2 “Y fue justamente en la corte napolitana de Alfonso V de Aragón donde se apreció por primera vez de lleno el valor poético y musical de la poesía popular española y donde se inició un movimiento de apreciación de esa poesía cuyas proporciones e intensidad no han vuelto a tener paralelo en España […] Unos cuantos años después encontraremos ya en pleno auge, en la corte de los Reyes Católicos, la moda poética popularizante” (Frenk, 1985: 17-18).

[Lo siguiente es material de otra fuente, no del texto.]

$ cat ./config.mk
export PLATFORM = sky130hd
export DESIGN_NAME = pid
export DESIGN_NICKNAME = pid
export VERILOG_FILES = /design/flow/design.v
export SDC_FILE = /design/flow/constraint.sdc
export NUM_CORES = 4
export LEC_CHECK = 1
export CORE_UTILIZATION = 40
$ cat ./constraint.sdc
current_design pid

set clk_period 5.8
set clk_io_pct 0.2

create_clock -name clk0 -period $clk_period [get_ports {clock}]

set non_clock_inputs [all_inputs -no_clocks]
set_input_delay [expr $clk_period * $clk_io_pct] -clock clk0 $non_clock_inputs
set_output_delay [expr $clk_period * $clk_io_pct] -clock clk0 [all_outputs]
[flow/config.mk]
export PLATFORM = sky130hd
export DESIGN_NAME = reg_file
export DESIGN_NICKNAME = reg_file
export VERILOG_FILES = /design/flow/design.v
export SDC_FILE = /design/flow/constraint.sdc
export NUM_CORES = 4
export LEC_CHECK = 1
export CORE_UTILIZATION = 30
[flow/constraint.sdc]
current_design reg_file

set clk_period 5.6
set clk_io_pct 0.2

create_clock -name clk0 -period $clk_period [get_ports {clock}]

set non_clock_inputs [all_inputs -no_clocks]
set_input_delay [expr $clk_period * $clk_io_pct] -clock clk0 $non_clock_inputs
set_output_delay [expr $clk_period * $clk_io_pct] -clock clk0 [all_outputs]
<file path="./run.sh">
#!/bin/bash
# OpenROAD 26Q1-2900-gdf79404cd8, Yosys 0.63+post, stock flow scripts
make -C /OpenROAD-flow-scripts/flow DESIGN_CONFIG=/design/flow/config.mk WORK_HOME=/design/flow/orfs finish
</file>
<file path="./config.mk">
export PLATFORM = sky130hd
export DESIGN_NAME = servo_ctrl
export DESIGN_NICKNAME = servo_ctrl
export VERILOG_FILES = /design/flow/design.v
export SDC_FILE = /design/flow/constraint.sdc
export NUM_CORES = 4
export LEC_CHECK = 1
export CORE_UTILIZATION = 50
</file>
<file path="./constraint.sdc">
current_design servo_ctrl

set clk_period 4.3
set clk_io_pct 0.2

create_clock -name clk0 -period $clk_period [get_ports {clock}]

set non_clock_inputs [all_inputs -no_clocks]
set_input_delay [expr $clk_period * $clk_io_pct] -clock clk0 $non_clock_inputs
set_output_delay [expr $clk_period * $clk_io_pct] -clock clk0 [all_outputs]
</file>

3 Aunque esta preocupación sea solamente nominal y carezca de mayor importancia, es curioso que ni siquiera exista el recurso metonímico en la nomenclatura crítica de la literatura oral, como sí ocurre, por ejemplo, en la escritura. Cada una de las manifestaciones orales excluye, por diversidad esencial, a las otras, algo que no ocurre —o puede no ocurrir— en la literatura escrita: la poesía puede ser narrativa, como la narrativa puede ser poética, por lo tanto, puede llamársele escritor o literato lo mismo a un narrador que a un poeta, y de este modo, por simple metonimia, referirnos al todo (la literatura), mencionando solo una parte (la poesía o la narrativa). Esto no ocurre en la literatura oral. No existe, de igual modo, en nuestras mentes, un literato oral: existen, por separado, diferentes artistas de esta literatura: cuentero o cuentacuentos, repentista, romancero, cantautor, monologuista, rapero, narrador oral escénico.